At a recent conference specifically dedicated to Helicoverpa armigera, conducted by Brazil’s Secretariat of Agriculture, Livestock and Irrigation, scientists, farmers, students, and government officials gathered to discuss the problem and propose control measures. Declaring the infestation a “phytosanitary emergency to cotton and soybean crops,” a working group was formed to sketch out a disaster plan in an effort to reverse the caterpillar’s impact. A method of attacking its reproductive cycle is being considered…and so mankind’s tampering with nature continues, no doubt with even more unpredictable consequences on the horizon.

Rex Peterson's picture

Save my food,
Have you ever seen a rape field?
Rape is the bright yellow mustard flower that grows about 4 feet tall, thick, interlocked and once canopied, virtually without weeds. Canola was bred from rape.
No doubt the study was able to make a statistical comparison, but 50% of almost nothing is 50% of almost nothing.
The last comparable study I saw analyzed roundup ready versus conventional sugar beets, claiming that the post harvest habitat was less suitable for pheasants due to the reduction in weeds. I won't grow sugar beets because harvest tills the entire field. There are not plants (or weeds) post harvest. It is not feed or cover for wildlife.

Seeking.the.Truth's picture

"From a broader perspective, GM technology has the potential to actually increase crop diversity by enhancing underutilized alternative crops, and facilitate more broad spread production of heirloom varieties that have fallen out of favor because of their poor agronomic performance, pest/disease susceptibility less adaptability and other undesirable characteristics. Advantageous genes can render them more suitable for widespread commercialization"
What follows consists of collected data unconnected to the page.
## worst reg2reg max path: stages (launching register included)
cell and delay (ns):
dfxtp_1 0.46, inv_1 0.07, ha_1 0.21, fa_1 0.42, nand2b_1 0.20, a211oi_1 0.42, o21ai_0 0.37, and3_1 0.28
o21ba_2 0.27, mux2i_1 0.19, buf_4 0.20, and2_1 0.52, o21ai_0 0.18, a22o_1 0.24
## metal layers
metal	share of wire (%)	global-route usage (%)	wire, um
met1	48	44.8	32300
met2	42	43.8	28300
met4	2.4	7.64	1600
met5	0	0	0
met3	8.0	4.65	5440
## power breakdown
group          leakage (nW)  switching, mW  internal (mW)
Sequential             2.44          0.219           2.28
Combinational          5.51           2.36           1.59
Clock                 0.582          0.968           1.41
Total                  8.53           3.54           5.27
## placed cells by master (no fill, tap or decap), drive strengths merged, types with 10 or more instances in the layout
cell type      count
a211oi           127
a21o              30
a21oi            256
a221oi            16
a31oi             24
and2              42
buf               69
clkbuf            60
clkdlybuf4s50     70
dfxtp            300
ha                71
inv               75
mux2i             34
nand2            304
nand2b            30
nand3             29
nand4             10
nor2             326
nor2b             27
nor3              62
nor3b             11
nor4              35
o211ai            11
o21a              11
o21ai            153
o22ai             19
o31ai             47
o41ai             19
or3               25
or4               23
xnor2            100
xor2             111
Once a seed is genetically modified, it is no longer an heirloom variety. Honestly, please do not insult our intelligence here.

Seeking.the.Truth's picture

Who wrote this? Was it a moderator?

"The purpose of this community is to answer questions about GMOs and biotechnology. If you are not here to ask questions and have a dialogue – which focuses on the facts – this site may not be for you."

"If you are not here to ask questions that MONSANTO doesn't approve of and have a dialogue - which focuses on the "facts" as stated by GMO giant, MONSANTO - this site may not be for you."